- **How to complete this task**
For every line in the entries that contains "illegal", show the whole line.

- **Saved data entries**
╔══
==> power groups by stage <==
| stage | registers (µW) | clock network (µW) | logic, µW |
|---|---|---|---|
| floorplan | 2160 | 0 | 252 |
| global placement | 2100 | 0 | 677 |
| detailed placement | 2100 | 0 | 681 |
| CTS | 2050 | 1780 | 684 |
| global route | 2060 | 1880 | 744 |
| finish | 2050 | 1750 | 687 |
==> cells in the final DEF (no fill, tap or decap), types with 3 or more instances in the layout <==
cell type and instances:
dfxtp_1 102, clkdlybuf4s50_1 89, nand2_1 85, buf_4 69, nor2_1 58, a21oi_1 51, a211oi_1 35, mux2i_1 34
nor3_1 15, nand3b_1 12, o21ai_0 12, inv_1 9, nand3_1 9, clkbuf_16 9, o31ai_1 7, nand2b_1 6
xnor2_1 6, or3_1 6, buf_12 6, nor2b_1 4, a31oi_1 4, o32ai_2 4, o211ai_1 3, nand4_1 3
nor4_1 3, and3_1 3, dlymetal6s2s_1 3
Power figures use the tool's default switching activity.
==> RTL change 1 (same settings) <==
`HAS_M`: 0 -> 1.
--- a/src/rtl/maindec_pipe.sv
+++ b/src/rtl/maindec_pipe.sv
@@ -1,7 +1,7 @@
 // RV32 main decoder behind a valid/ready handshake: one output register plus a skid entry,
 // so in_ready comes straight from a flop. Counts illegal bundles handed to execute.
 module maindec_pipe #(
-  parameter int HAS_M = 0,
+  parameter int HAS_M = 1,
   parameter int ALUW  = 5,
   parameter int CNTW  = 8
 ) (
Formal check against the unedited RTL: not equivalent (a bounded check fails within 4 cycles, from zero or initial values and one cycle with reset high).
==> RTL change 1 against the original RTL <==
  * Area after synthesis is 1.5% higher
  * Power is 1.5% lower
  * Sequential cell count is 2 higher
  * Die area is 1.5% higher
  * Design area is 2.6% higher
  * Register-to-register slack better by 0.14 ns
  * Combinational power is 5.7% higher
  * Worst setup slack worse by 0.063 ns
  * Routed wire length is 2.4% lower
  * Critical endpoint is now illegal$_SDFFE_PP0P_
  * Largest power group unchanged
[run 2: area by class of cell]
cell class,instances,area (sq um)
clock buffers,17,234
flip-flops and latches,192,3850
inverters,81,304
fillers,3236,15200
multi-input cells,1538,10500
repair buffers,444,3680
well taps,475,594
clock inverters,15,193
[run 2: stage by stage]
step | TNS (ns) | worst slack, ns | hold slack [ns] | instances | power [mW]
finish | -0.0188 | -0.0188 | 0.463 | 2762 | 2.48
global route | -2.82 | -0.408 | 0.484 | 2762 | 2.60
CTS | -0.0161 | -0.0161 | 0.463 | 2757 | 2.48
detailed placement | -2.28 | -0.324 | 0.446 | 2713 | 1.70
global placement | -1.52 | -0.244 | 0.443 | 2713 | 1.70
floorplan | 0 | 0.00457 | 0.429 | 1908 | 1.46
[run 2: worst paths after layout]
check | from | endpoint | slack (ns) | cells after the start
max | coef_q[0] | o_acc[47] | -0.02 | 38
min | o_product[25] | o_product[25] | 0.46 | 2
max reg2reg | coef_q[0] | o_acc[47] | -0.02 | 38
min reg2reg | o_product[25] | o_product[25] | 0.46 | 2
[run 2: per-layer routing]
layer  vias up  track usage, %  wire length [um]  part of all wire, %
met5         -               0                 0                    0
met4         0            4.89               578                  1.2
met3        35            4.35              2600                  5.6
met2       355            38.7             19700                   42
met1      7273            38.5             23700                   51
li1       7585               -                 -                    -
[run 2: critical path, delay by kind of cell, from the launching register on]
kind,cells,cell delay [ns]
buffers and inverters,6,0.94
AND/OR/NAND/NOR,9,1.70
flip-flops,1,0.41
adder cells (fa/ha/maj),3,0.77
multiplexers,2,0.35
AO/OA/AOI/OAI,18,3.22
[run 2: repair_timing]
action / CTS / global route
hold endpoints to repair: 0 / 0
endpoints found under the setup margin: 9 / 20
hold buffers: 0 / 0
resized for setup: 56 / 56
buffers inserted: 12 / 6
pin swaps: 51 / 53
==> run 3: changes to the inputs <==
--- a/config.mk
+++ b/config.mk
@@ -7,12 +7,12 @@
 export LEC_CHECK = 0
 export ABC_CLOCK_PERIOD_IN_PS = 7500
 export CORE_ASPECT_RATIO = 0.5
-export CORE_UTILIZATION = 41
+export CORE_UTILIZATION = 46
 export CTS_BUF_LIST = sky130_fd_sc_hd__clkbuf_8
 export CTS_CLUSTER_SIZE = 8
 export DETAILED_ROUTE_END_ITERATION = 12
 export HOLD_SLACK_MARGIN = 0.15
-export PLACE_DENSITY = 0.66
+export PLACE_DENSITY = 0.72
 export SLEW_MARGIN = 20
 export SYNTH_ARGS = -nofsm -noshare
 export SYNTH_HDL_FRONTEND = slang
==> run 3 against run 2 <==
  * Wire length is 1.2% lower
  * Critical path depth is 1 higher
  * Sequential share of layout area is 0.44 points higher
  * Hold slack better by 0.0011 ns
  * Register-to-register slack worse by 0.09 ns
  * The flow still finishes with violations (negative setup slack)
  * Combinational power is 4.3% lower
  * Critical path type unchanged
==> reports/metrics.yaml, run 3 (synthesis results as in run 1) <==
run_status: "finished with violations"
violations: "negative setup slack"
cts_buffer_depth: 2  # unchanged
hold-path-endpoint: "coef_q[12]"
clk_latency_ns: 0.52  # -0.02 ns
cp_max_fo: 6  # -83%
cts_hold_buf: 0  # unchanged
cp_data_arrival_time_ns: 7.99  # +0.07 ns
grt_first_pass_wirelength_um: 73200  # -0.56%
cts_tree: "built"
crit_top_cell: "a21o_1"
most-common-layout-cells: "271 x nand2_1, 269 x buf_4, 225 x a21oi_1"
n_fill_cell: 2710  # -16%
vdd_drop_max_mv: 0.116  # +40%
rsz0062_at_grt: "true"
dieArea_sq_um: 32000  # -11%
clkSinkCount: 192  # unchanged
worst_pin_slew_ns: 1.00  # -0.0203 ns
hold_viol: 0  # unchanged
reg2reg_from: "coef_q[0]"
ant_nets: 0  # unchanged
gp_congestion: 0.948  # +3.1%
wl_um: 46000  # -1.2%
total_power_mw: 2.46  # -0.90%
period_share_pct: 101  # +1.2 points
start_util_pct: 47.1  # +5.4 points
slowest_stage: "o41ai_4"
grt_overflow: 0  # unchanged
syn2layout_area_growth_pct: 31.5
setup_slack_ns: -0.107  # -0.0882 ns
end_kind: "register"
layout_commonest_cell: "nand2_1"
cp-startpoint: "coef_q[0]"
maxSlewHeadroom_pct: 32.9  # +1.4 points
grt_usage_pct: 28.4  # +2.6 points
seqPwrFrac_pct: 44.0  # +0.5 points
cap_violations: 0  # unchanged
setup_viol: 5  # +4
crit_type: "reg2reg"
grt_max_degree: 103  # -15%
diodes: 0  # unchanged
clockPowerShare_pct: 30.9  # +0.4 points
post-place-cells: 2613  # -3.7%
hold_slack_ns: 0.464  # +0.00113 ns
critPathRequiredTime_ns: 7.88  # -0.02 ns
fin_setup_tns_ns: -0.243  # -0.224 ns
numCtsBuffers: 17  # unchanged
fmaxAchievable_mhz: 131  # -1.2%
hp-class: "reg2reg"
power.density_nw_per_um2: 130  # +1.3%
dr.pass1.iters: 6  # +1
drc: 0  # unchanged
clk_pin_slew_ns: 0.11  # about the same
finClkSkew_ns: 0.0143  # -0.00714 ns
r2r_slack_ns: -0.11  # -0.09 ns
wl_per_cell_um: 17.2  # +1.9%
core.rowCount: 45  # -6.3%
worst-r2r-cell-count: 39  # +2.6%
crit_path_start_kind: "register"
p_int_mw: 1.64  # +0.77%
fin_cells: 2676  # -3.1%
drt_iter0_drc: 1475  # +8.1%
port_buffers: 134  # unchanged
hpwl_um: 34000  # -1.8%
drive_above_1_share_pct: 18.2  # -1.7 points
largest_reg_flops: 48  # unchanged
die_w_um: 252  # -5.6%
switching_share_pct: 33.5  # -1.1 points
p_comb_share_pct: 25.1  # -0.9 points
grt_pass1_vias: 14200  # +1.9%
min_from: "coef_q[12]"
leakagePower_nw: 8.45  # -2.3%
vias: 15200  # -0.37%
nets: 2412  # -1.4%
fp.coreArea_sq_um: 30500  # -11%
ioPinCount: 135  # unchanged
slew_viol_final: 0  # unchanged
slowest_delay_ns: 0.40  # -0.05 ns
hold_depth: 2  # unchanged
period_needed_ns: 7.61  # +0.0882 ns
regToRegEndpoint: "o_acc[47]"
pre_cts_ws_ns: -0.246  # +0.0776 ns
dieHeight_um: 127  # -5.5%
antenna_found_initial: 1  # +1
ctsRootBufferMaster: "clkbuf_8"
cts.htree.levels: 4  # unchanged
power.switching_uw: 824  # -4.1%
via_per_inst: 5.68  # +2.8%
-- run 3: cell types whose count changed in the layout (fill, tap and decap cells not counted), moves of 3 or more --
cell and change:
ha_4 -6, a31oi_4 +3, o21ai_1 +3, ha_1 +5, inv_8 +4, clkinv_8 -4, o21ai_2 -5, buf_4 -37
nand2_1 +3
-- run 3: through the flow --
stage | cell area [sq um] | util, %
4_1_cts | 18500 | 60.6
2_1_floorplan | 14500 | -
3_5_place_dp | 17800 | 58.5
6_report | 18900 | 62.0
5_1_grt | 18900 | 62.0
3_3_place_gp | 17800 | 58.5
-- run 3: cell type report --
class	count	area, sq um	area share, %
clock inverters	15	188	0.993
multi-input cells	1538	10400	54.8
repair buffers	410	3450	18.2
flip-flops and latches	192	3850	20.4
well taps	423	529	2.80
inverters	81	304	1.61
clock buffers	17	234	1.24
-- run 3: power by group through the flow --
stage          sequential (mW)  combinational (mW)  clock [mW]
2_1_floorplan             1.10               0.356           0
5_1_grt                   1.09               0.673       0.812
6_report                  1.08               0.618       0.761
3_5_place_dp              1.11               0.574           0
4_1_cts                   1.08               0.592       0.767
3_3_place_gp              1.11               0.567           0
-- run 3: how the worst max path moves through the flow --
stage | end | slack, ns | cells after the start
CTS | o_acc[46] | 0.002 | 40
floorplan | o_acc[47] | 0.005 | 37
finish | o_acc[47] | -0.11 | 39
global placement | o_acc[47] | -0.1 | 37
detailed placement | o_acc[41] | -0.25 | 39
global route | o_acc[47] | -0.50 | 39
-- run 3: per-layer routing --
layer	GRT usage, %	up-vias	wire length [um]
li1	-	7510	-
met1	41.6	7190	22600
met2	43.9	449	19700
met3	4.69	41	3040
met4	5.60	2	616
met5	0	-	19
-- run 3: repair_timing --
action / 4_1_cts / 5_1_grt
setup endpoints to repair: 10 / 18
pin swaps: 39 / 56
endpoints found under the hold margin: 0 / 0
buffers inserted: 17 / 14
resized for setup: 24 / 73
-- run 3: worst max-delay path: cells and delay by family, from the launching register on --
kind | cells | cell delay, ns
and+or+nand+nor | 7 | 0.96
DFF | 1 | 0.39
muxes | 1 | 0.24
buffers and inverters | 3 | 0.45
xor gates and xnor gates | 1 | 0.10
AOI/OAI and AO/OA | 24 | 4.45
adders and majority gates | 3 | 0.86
**config.mk**
```make
export PLATFORM = sky130hd
export DESIGN_NAME = instr_encode
export DESIGN_NICKNAME = d
export VERILOG_FILES = /design/src/rtl/instr_encode_pkg.sv /design/src/rtl/instr_pack.sv /design/src/rtl/instr_encode.sv
export SDC_FILE = /design/constraint.sdc
export NUM_CORES = 1
export LEC_CHECK = 0
export CAP_MARGIN = 30
export CORE_MARGIN = 5
export CORE_UTILIZATION = 52
export DETAILED_ROUTE_END_ITERATION = 12
export DONT_BUFFER_PORTS = 1
export PLACE_DENSITY = 0.67
export REMOVE_ABC_BUFFERS = 1
export SETUP_SLACK_MARGIN = 0.5
export SYNTH_ARGS = -nofsm -noshare
export SYNTH_HDL_FRONTEND = slang
export SYNTH_SLANG_ARGS = --single-unit
```
**constraint.sdc**
```tcl
create_clock -name clk_i -period 3 [get_ports clk_i]
set_clock_uncertainty 0.1 [all_clocks]
set_input_delay 0.45 -clock clk_i [delete_from_list [all_inputs] [get_ports clk_i]]
set_output_delay 0.45 -clock clk_i [all_outputs]
set_load 0.1 [all_outputs]
```
--- config.mk ---
export PLATFORM = sky130hd
export DESIGN_NAME = fetch_stage
export DESIGN_NICKNAME = d
export VERILOG_FILES = /design/src/rtl/fetch_stage.sv
export SDC_FILE = /design/constraint.sdc
export NUM_CORES = 1
export LEC_CHECK = 0
export ABC_AREA = 0
export CAP_MARGIN = 10
export CORE_MARGIN = 10
export CORE_UTILIZATION = 40
export CTS_CLUSTER_SIZE = 8
export DETAILED_ROUTE_END_ITERATION = 8
export PLACE_DENSITY_LB_ADDON = 0.12
export RECOVER_POWER = 50
export SYNTH_ARGS = -nofsm -noshare
export SYNTH_HDL_FRONTEND = slang
export SYNTH_SLANG_ARGS = --single-unit
--- constraint.sdc ---
create_clock -name CLK -period 1.95 [get_ports CLK]
set_clock_uncertainty 0.1 [all_clocks]
set_input_delay 0.195 -clock CLK [delete_from_list [all_inputs] [get_ports CLK]]
set_output_delay 0.195 -clock CLK [all_outputs]
set_load 0.01 [all_outputs]
--- src/rtl/fetch_stage.sv ---
// Instruction-fetch stage: owns the PC, issues instruction-memory reads and
// fills the IF/ID latch. Handles hazard stalls, downstream redirects
// (branch/jal/jr) and a halt opcode that freezes fetch until reset or until
// a redirect squashes the path the halt was fetched on.
module fetch_stage #(
    parameter logic [31:0] PC_INIT     = 32'h0000_0000,
    parameter logic [5:0]  HALT_OPCODE = 6'h3F
) (
    input  logic        CLK,
    input  logic        nRST,

    // instruction memory
    input  logic        ihit,
    input  logic [31:0] iload,
    output logic        iREN,
    output logic [31:0] iaddr,

    // hazard / redirect control
    input  logic        stall,
    input  logic        redirect,
    input  logic [31:0] redirect_pc,

    // IF/ID latch
    output logic [31:0] if_id_imemload,
    output logic [31:0] if_id_pc,
    output logic [31:0] if_id_pc4,
    output logic        if_id_valid,

    // status
    output logic        halted,
    output logic [31:0] fetch_count
);

    typedef enum logic {
        RUN    = 1'b0,
        HALTED = 1'b1
    } state_t;

    typedef struct packed {
        logic [31:0] imemload;
        logic [31:0] pc;
        logic [31:0] pc4;
        logic        valid;
    } if_id_t;

    state_t      state_q, state_d;
    logic [31:0] pc_q, pc_d;
    if_id_t      if_id_q, if_id_d;
    logic [31:0] count_q, count_d;

    logic [31:0] pc_plus4;
    logic [31:0] redirect_aligned;
    logic        is_halt;
    if_id_t      fetched;

    // Datapath helpers shared by the next-state logic
    always_comb begin
        pc_plus4         = pc_q + 32'd4;
        redirect_aligned = redirect_pc & ~32'd3;
        is_halt          = (iload[31:26] == HALT_OPCODE);
        fetched.imemload = iload;
        fetched.pc       = pc_q;
        fetched.pc4      = pc_plus4;
        fetched.valid    = 1'b1;
    end

    // Next-state logic: redirect > stall > ihit > miss while running;
    // in HALTED only a redirect restarts fetch
    always_comb begin
        state_d = state_q;
        pc_d    = pc_q;
        if_id_d = if_id_q;
        count_d = count_q;

        unique case (state_q)
            RUN: begin
                if (redirect) begin
                    pc_d    = redirect_aligned;
                    if_id_d = '0;
                end else if (stall) begin
                    // hold everything; a concurrent hit is refetched later
                end else if (ihit) begin
                    if_id_d = fetched;
                    count_d = count_q + 32'd1;
                    if (is_halt) begin
                        state_d = HALTED;
                    end else begin
                        pc_d = pc_plus4;
                    end
                end else begin
                    if_id_d = '0;
                end
            end

            HALTED: begin
                if (redirect) begin
                    pc_d    = redirect_aligned;
                    if_id_d = '0;
                    state_d = RUN;
                end else if (!stall) begin
                    if_id_d = '0;
                end
            end

            default: begin
                state_d = RUN;
            end
        endcase
    end

    // State, PC, IF/ID latch and delivered-instruction counter
    always_ff @(posedge CLK or negedge nRST) begin
        if (!nRST) begin
            state_q <= RUN;
            pc_q    <= PC_INIT;
            if_id_q <= '0;
            count_q <= '0;
        end else begin
            state_q <= state_d;
            pc_q    <= pc_d;
            if_id_q <= if_id_d;
            count_q <= count_d;
        end
    end

    // Output mapping
    always_comb begin
        iREN           = (state_q == RUN);
        iaddr          = pc_q;
        halted         = (state_q == HALTED);
        if_id_imemload = if_id_q.imemload;
        if_id_pc       = if_id_q.pc;
        if_id_pc4      = if_id_q.pc4;
        if_id_valid    = if_id_q.valid;
        fetch_count    = count_q;
    end

endmodule

==> results.md <==
- Hold endpoint: iaddr[2]
- Ys async rst share: 100%
- Hold Startpoint: redirect_pc[2]
- Crit start category: flip-flop
- Die area: 23,600 um2
- Layout cells sized above 1: 19.8%
- Crit-path max FO: 3
- Routability cong.: 0.893
- FF-to-FF Start: iaddr[9]
- Crit end category: flip-flop
- Register area: 3930 um2
- R2r setup slk: -0.20 ns
- NumNets Final: 1,037
- Multi-input logic area: 3150 um2
- Iteration-0 DRC Markers: 395
- Residual DRC: 0
- CTS Sinks: 157
- Clk Latency, worst-skew pair: 0.42 ns
- Outcome: complete, but fails checks
- Clock share of power: 37.1%
- Power per cell area: 796 nW/um2
- Gr usage total: 19.5%
- Routed via count: 6,475
- Clk buf depth: 2
- Sequential area share after synthesis: 55.0%
- Crit-path max cell delay: 0.41 ns
- H-tree depth: 4
- Predominant post-synthesis flop cell: dfrtp_1
- Clock root cell: clkbuf_16
- Worst min path class: in2reg
- Synth Instances: 661
- Tmin final: 2.15 ns
- VDD IR max: 654 uV
- Failing checks: negative setup slack
- Antenna-violating nets left: 0
- Crit Reg-Reg Endpoint: iaddr[28]
- Combinational share of power: 21.3%
- Yosys Warn Count: 0
- Cells after DPL: 1,162
- Setup_tns: -0.632 ns
- Leak pwr: 5.05 nW
- # IOs: 232
- Clock transition at the registers of the reported paths: 0.06 ns
- CTS tree: yes
- Final period utilization: 110%
- Vias per inst: 5.38
- Largest net degree at the start of global routing: 58
- Initial antenna violation count: 0
- Commonest non-fill, non-tap cell in the layout: clkdlybuf4s50_1
- Critical path's slowest cell: dfrtp_1
- Critical path's top delay family: simple AND/OR/NAND/NOR gates
- Synth area leaders: dfrtp_1, a22o_1, xor2_1, nand2_1, xnor2_1
- Measured slew at the worst slew-check pin: 1.02 ns
- Quantity of I/O buffers inserted on ports: 227
- DRT Pass-1 Iters: 5
- Row count: 48
- Number of flops mapped to enable cells by yosys: 0
- Finished Layout Cells: 1,204
- Commonest cells after routing, fill and taps aside: clkdlybuf4s50_1, dfrtp_1, buf_4, nand2_1, a22o_1
- Final setup vio count: 7
- Final count of pins violating max slew: 0
- Switching Share: 27.5%
- Crit path cell chain: nand4_4 -> buf_6 -> nor4_4 -> nand4_1 -> mux2_4 -> a221o_1
- Setup Crit Path Kind: reg2reg
- Global-route wire length before repair: 37,400 um
- Switching power: 2.44 mW
- RSZ-0062 raised after global routing: yes
- Yosys top cell area share: 55.0%
- # Max-Cap Violations: 0
- Mapped Avg Cell Area: 10.8 um2
- Die Span Y: 154 um
- Hpwl dp: 17,400 um
- Largest area contributor in the netlist: dfrtp_1
- Vias in the first global route: 6,698
- Slew margin rel.: 31.8%
- Routed wire length: 24,000 um
- GRT overflow: 0
- Post-synth cell types: 61
- Bufs and invs on worst path: 1
- Post-Syn Area: 7150 um2
- Core area: 17,400 um2
- Setup WS post-layout: -0.201 ns
- Reg2Reg Depth: 6
- Internal Power: 6.43 mW
- Final hold vios: 0
- Sequential power share: 41.6%
- Area Overhead vs Synth: 55.9%
- Total CTS buffers: 17
- Worst hold path depth: 3
- Routed length per instance: 19.9 um
- Critical Path RT: 2.15 ns
- Flops & latches, synth: 157
- Critical path arrival: 2.35 ns
- Initial Util: 41.0%
- Max frequency: 0.465 GHz
- FILL cells: 1,411
- Die Wd: 154 um
- Critical Path Source: iaddr[9]
cells by family (layout without fill, tap and decap cells):
kind of cell             after synthesis  count (layout)  share of synthesized area (%)
adder cells (fa/ha/maj)                2               2                          0.350
AO/OA/AOI/OAI                        167             167                           16.8
multiplexers                           1               1                          0.158
other                                  1               3                         0.0525
AND/OR/NAND/NOR                      215             215                           15.8
buffers and inverters                 57             373                           4.38
XOR/XNOR                              61              61                           7.48
flip-flops                           157             157                           55.0
worst max-delay path by stage:
stage,end,cells past startpoint
4_1_cts,iaddr[28],6
3_3_place_gp,fetch_count[31],6
2_1_floorplan,iaddr[28],6
6_report,iaddr[28],6
5_1_grt,iaddr[28],6
3_5_place_dp,fetch_count[31],6
metal layers:
layer	up-vias	GRT usage, %	routed length (um)
met4	0	6.16	338
met2	212	31.6	11800
met3	22	6.33	1760
li1	2993	-	-
met1	3248	24.0	10100
met5	-	0	0
worst min-delay path, cell delays in order:
cell and delay [ns]:
clkdlybuf4s50_1 0.40, nand2_1 0.06, o21ai_0 0.08
area by class of cell:
type	instances	area share, %
Clock inverter	10	1.03
Timing Repair Buffer	339	28.6
Tap cell	225	2.53
Antenna cell	1	0.0225
Multi-Input combinational cell	448	28.3
Sequential cell	157	35.3
Inverter	3	0.101
Clock buffer	21	4.13
timing repair:
item                                    4_1_cts  5_1_grt
resized for setup                            19       51
pin swaps                                    14       21
endpoints found under the setup margin       30       41
hold buffers                                  1        0
hold endpoints to repair                     79        0
setup buffers                                 8        6
stage by stage:
step,utilization (%),cell area [um2],total power [mW],hold slack [ns],setup WS (ns)
floorplan,-,7200,4.48,-0.201,-0.195
global placement,59.1,10300,5.55,0.0310,-0.205
detailed placement,59.1,10300,5.58,0.0400,-0.285
CTS,63.1,11000,8.91,0.163,-0.150
global route,64.0,11100,9.25,0.262,-0.241
finish,64.0,11100,8.87,0.258,-0.201
Yosys cell counts (2+ instances only):
master and number:
a21o_1 2, a21oi_1 19, a221o_1 2, a22o_1 64
a22oi_1 5, a2bb2oi_1 3, a311oi_1 2, a31oi_1 4
and2_1 5, and3_1 18, and4_1 4, and4_2 2
buf_1 6, buf_2 3, buf_4 6, buf_6 5
clkbuf_1 29, clkbuf_8 3, dfrtp_1 157, ha_1 2
inv_1 3, nand2_1 77, nand2b_1 2, nand3_1 25
nand3b_1 3, nand4_1 17, nor2_1 31, nor2b_1 2
nor3_1 8, nor4_1 6, o21ai_0 40, o22a_1 3
o22ai_1 10, o2bb2a_1 4, o2bb2ai_1 2, or4_1 3
xnor2_1 27, xor2_1 34
flip-flops by register name (all words and copies together), names as in the netlist:
signal,cells
fetch_count,32
if_id_imemload,32
halted,1
if_id_pc,31
iaddr,30
if_id_pc4,30
if_id_valid,1
power by group through the flow:
stage	Combinational, mW	Sequential (mW)	Clock, mW
final	1.89	3.69	3.29
after global routing	2.04	3.72	3.49
after floorplan	0.624	3.86	0
after detailed placement	1.85	3.73	0
after global placement	1.82	3.73	0
after CTS	1.89	3.68	3.34
Note: power is estimated with default switching activity, not from simulation.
╚══
- **Result of this task**
 // so in_ready comes straight from a flop. Counts illegal bundles handed to execute.
  * Critical endpoint is now illegal$_SDFFE_PP0P_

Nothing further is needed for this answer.